国連がSDGs(Sustainable Development Goals:持続可能な開発目標)を採択したのは2015年だが、以降、サステナブルという言葉が頻繁に使われるようになったと思う。個人的には、うん10年前の学生時代に、研究室ゼミでLISA(Low
Input Sustainable Agriculture)という米国の取り組みを知ってから、サステナブルという視点に関心をもっていた。30代の頃に、次世代に続くための研究会を立ち上げたことがあったが、それもまさにサステナブルが目的だった。内田樹著「サル化する世界」のコピーのように、「今さえよければ、自分さえよければ、それでいい」になったら、世界に明るい未来はこないと思う。出雲氏が本書の冒頭で述べているように、現在の資本主義下のビジネスは、利益を追求する一方で、発展途上国の資源収奪や低賃金労働という問題が生じていて、「幸せではない人たちがいる社会は持続的ではない」という考え方がユーグレナの起点となっている。これは斉藤幸平著「人新世の『資本論』」でも展開されている論調であり、個人的にとても共感できる主張である。
本書の中で、出雲氏は、「2025年に価値観の大転換が起きる」と大胆に予想している。2000年以降に成人した「ミレニアル世代」が生産年齢人口の過半数を占めるのが2025年で、そこで資本主義的価値観からサステナブル的価値観に主流が変わるというのである。そもそも出雲氏がユーグレナ創業の着想を得たのは、18歳のときバングラディッシュで出会ったムハマド・ユヌス氏からソーシャルビジネスを学んだからである。ユヌス氏はグラミン銀行の創設者として知られている。従来の銀行は、信用できる相手に担保をとって資金を提供するものだが、ユヌス氏は信用を測ることをやめ、貧しい人たちを信頼し、無担保で融資する銀行を創出し、しかも、ほぼ100%が返済され、約900万人の人が豊かになったという。この活動が認められて、ユヌス氏は2006年にノーベル平和賞を受賞している。「信頼からスタートする経済」は従来の常識に反するビジネスモデルであるが、未来に希望がもてる斬新な取り組みに思える。
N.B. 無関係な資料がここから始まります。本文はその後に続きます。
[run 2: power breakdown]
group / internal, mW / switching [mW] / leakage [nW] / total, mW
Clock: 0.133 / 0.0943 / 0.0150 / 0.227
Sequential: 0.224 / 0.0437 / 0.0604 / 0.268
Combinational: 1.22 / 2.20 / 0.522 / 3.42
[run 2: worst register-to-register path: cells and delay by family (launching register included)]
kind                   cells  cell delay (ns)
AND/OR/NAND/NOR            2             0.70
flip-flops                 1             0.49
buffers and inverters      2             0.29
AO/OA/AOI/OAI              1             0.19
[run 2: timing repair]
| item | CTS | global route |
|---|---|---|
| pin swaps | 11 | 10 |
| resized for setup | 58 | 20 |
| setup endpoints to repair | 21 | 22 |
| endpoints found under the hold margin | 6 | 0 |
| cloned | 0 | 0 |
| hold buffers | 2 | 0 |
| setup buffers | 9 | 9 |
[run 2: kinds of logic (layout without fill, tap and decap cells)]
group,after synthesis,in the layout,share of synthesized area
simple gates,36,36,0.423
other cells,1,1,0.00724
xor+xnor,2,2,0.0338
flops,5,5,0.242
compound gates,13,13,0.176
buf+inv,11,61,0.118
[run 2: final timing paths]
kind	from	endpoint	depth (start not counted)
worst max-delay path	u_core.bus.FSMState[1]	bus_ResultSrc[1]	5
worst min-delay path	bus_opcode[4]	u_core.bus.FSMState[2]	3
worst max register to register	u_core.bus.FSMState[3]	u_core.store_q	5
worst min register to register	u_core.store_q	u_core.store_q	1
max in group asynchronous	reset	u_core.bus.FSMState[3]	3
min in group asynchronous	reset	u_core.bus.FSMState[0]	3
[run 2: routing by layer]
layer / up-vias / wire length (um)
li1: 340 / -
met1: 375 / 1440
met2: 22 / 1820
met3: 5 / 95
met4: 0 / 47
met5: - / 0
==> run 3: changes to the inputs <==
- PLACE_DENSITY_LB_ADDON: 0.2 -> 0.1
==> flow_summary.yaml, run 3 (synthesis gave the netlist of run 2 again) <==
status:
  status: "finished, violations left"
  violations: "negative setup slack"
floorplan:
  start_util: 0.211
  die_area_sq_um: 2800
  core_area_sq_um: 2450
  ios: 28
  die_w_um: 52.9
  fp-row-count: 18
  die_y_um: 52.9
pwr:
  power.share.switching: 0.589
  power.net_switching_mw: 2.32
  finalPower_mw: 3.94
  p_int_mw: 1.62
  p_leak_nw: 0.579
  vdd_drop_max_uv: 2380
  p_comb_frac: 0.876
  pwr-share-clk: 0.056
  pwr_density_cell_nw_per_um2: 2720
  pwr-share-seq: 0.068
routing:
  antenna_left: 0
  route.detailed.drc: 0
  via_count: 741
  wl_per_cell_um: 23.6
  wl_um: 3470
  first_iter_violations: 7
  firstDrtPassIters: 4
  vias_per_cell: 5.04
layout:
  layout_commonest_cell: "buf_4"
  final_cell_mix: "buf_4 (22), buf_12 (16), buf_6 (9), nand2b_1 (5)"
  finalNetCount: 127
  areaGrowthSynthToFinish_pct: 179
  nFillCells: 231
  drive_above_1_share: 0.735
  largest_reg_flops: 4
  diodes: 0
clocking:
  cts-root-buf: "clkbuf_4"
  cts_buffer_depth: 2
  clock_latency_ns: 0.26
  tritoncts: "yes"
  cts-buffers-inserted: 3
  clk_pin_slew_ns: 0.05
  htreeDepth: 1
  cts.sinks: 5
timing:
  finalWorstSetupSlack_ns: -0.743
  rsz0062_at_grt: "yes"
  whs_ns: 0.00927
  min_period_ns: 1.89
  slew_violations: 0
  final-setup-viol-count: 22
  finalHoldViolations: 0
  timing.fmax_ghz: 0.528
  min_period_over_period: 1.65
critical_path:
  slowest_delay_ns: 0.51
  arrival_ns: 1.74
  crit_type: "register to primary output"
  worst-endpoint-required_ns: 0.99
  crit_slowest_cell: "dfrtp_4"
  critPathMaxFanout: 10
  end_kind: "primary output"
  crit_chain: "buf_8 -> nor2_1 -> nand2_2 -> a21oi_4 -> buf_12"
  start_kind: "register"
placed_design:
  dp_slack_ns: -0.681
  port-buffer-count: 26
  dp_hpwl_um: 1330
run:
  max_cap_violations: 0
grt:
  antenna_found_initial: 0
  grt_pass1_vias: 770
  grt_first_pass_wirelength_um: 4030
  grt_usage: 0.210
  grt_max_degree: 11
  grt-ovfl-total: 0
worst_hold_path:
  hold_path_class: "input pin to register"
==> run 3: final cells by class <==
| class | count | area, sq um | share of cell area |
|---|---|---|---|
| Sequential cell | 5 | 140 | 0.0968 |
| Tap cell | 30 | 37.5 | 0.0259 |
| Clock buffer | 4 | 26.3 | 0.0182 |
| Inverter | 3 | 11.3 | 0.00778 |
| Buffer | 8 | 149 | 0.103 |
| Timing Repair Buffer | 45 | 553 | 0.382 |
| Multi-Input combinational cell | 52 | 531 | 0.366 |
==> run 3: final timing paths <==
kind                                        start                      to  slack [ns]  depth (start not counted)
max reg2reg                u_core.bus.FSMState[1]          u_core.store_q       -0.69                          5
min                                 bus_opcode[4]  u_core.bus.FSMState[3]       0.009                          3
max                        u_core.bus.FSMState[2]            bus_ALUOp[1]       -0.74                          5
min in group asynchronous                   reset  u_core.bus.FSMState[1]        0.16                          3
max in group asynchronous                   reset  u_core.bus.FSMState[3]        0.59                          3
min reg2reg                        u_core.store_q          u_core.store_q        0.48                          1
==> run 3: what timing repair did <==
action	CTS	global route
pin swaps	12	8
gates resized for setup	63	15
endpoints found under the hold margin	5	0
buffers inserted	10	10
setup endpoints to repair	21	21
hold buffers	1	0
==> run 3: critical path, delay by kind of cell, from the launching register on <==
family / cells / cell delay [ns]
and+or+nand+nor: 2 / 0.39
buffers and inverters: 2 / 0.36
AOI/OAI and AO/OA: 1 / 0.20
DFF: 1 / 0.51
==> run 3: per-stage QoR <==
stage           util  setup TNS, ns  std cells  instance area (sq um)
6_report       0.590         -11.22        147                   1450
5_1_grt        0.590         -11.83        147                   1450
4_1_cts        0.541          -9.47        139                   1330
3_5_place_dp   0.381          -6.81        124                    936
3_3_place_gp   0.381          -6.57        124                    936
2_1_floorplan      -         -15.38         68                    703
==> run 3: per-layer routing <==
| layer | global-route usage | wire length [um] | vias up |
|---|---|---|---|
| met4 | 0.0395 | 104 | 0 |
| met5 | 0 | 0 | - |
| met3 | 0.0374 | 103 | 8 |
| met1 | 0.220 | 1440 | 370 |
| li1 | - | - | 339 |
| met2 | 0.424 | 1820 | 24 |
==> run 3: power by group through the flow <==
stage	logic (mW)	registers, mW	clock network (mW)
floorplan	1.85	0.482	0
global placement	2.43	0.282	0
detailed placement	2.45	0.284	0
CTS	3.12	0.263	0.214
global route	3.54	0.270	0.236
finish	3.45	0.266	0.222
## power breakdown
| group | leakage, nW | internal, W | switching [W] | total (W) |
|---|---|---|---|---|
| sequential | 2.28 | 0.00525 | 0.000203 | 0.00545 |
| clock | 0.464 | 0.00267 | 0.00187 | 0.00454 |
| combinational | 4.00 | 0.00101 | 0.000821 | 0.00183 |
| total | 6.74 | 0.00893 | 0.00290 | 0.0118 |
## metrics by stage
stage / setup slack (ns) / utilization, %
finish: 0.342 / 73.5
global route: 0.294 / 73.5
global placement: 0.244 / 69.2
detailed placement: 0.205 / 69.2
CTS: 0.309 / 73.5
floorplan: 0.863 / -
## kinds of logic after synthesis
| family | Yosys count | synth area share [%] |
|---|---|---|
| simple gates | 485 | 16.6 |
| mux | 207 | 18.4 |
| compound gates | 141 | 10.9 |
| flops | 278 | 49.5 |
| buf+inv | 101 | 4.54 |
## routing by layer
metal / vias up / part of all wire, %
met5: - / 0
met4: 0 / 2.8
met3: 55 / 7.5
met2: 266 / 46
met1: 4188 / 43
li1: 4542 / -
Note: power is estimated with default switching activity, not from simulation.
僕がこの本を読むキッカケとなったのは、たまたまNHKの番組に出雲社長が出演していて、ユーグレナ社が取り組んでいるCFO(最高未来責任者)制度を知ったからだった。初代CFOは、17歳の女子高生である。彼女を筆頭に10代の子供たち9人(最年少は小学生!)が議論し、会社に対して提言するのだが、その提言を受けて会社も実行するという。ダイバーシティが重要と言われてはいるが、ここまで本気で取り組んでいる会社はまだ少ないに違いない。バブル崩壊後、失われた30年とも言われているが、今までの延長線上にはない未来を創っていくためには、こうした斬新な発想と行動力が必要なのだろう。世界のトップ10%の富裕層が富の82%を保有する(2019)のはおかしい。確かに必死に働いた人が富を得てもいいとは思うが、それが他者の犠牲の上に成立していることだけは忘れてはならないと思う。